Tra pochi giorni inizierà il campionato di Serie A 2021-2022 che sarà anche la 120a volta di questo torneo, con i bookmakers italiani che stanno lavorando in questi giorni per elaborare le quote per le varie partite e per la squadra che a Maggio alzerà il titolo. Se quest’anno ci sono parecchie squadre che possono lottare per la vittoria, nel passato soprattutto durante le prime edizioni c’era un numero esiguo di squadre, motivo per il quale il torneo si disputava in una giornata, con partite al mattino e pomeriggio.

Per prepararci a questa nuova edizione abbiamo quindi voluto fare un salto nel passato, precisamente al lontano 1898, anno alla quale risale il primo campionato anche se era molto diverso da oggi, visto che erano solo 4 le squadre che partecipavano e la durata della manifestazione era di un giorno. Era un torneo con le varie società che si affrontavano in un torneo ad eliminazione diretta non come adesso che la formula del campionato prevede un girone all’italiana con andata e ritorno dove tutti devono giocare contro tutti durante il corso della stagione.

L’8 Maggio 1898 a Torino con tre squadre della città e il Genoa era nata questa competizione organizzata sotto l’egida  della Federazione Italiana Football (FIF, denominazione che aveva l’antenata della Federazione Italiana Giuoco Calcio fondata nel 1909).

Il tabellone era diviso così: da una parte si sarebbero affrontate in semifinale Internazionale Torino contro Torinese dall’altra Ginnastica Torino e Genoa.

La prima partita era terminata con la vittoria dell’Internazionale per 2 a 0 diventando così la prima finalista, mentre dall’altro lato del tabellone i liguri del Genoa avevano vinto anche loro con lo stesso punteggio di 2 a 0.

La finale disputata davanti ad un centinaio di tifosi con un incasso intorno alle 197 lire, 930 euro attuali circa secondo le testimonianze dei vari storici (un biglietto in piedi costava 25 centesimi di lira mentre da seduti nell’unica tribuna disponibile 1 lira)  presso il Velodromo Umberto di Torino fu arbitrata da Jourdan che aveva diretto anche le altre gare.

Lo stadio era stato  scelto per l’occasione dell’esposizione internazionale di Torino per i cinquant’anni dello Statuto Albertino Il duca degli Abruzzi Luigi Amedeo di Savoia-Aosta mise in palio una coppa per il club vincitore e una targa da consegnare a ogni rappresentante della squadra campione Per potersi tenere la coppa però la squadra  doveva vincerla per 3 volte, se no rimaneva proprietà della federazione.

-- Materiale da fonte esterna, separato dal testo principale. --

**config.mk**
```make
export PLATFORM = sky130hd
export DESIGN_NAME = mem_read_arbiter
export DESIGN_NICKNAME = d
export VERILOG_FILES = /design/src/rtl/mem_read_arbiter_pkg.sv /design/src/rtl/rr_arbiter.sv /design/src/rtl/mem_read_arbiter.sv
export SDC_FILE = /design/constraint.sdc
export NUM_CORES = 1
export LEC_CHECK = 0
export ABC_AREA = 1
export CAP_MARGIN = 0
export CORE_ASPECT_RATIO = 0.8
export CORE_UTILIZATION = 33
export DETAILED_ROUTE_END_ITERATION = 6
export PLACE_DENSITY = 0.87
export SLEW_MARGIN = 20
export SYNTH_ARGS = -nofsm -noshare
export SYNTH_HDL_FRONTEND = slang
export SYNTH_SLANG_ARGS = --single-unit
```
**constraint.sdc**
```tcl
create_clock -name switch_clk -period 3.65 [get_ports switch_clk]
set_clock_uncertainty 0.05 [all_clocks]
set_input_delay 0.73 -clock switch_clk [delete_from_list [all_inputs] [get_ports switch_clk]]
set_output_delay 0.73 -clock switch_clk [all_outputs]
set_load 0.01 [all_outputs]
```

Per stabilire un vincitore furono decisivi i supplementari con i tempi regolamentari che avevano visto il punteggio rimanere fisso sull’1 a 1.

Come al giorno d’oggi erano due tempi da 45 minuti con la differenza che i supplementari invece di durare 15 minuti a tempo duravano 10 minuti (20 in totale).

Decisivo per la vittoria del Genoa con il primo scudetto della storia del calcio fu la rete segnata da Leaver.

Questa era la rosa dei rossoblu, (all’epoca però giocavano con una camicia bianca infatti i colori attuali sono stati  utilizzati ufficialmente solo  dal 1901, prima anche di una parentesi bianco azzurra) che si sono consacrati come la prima squadra Campione d’Italia: William Baird portiere, Ernesto De Galleani terzino destro, James Spensley terzino sinistro che a causa dell’infortunio di Baird sul finire della partita oltre ad aver segnato il primo gol rossoblu fu costretto ad andare in porta, Edoardo Pasteur mediano, Wallys Ghiglione mediano sinistro,  Fausto Ghigliotti mediano destro, John Quertier Le Pelley ala destra, Norman Victor Leaver ala sinistra, Silvio Piero Bertollo mezzala destra, Giovanni Bocciardo mezzala sinistra, Henry Dapples punta centrale.

Il modulo scelto era un 2 3 5, soluzione tattica assolutamente inedita e stravagante per il calcio di oggi.

Quello di allora era un calcio completamente da oggi, e non era uno sport così seguito. Arrivato dall’Inghilterra si stava facendo conoscere i Italia ma solo con il passare degli anni diventerà così popolare, soprattutto nel secondo dopoguerra.

Il Genoa con quello scudetto aprì una serie di vittorie che si fermo a 9 ad un passo dalla conquista della stella che avrebbe raggiunto alla conquista del 10 titolo, con i liguri che alzarono il trofeo nelle stagioni 1899, 1900, 1902, 1903, 1904, 1914-1915, 1922-1923, 1923-1924.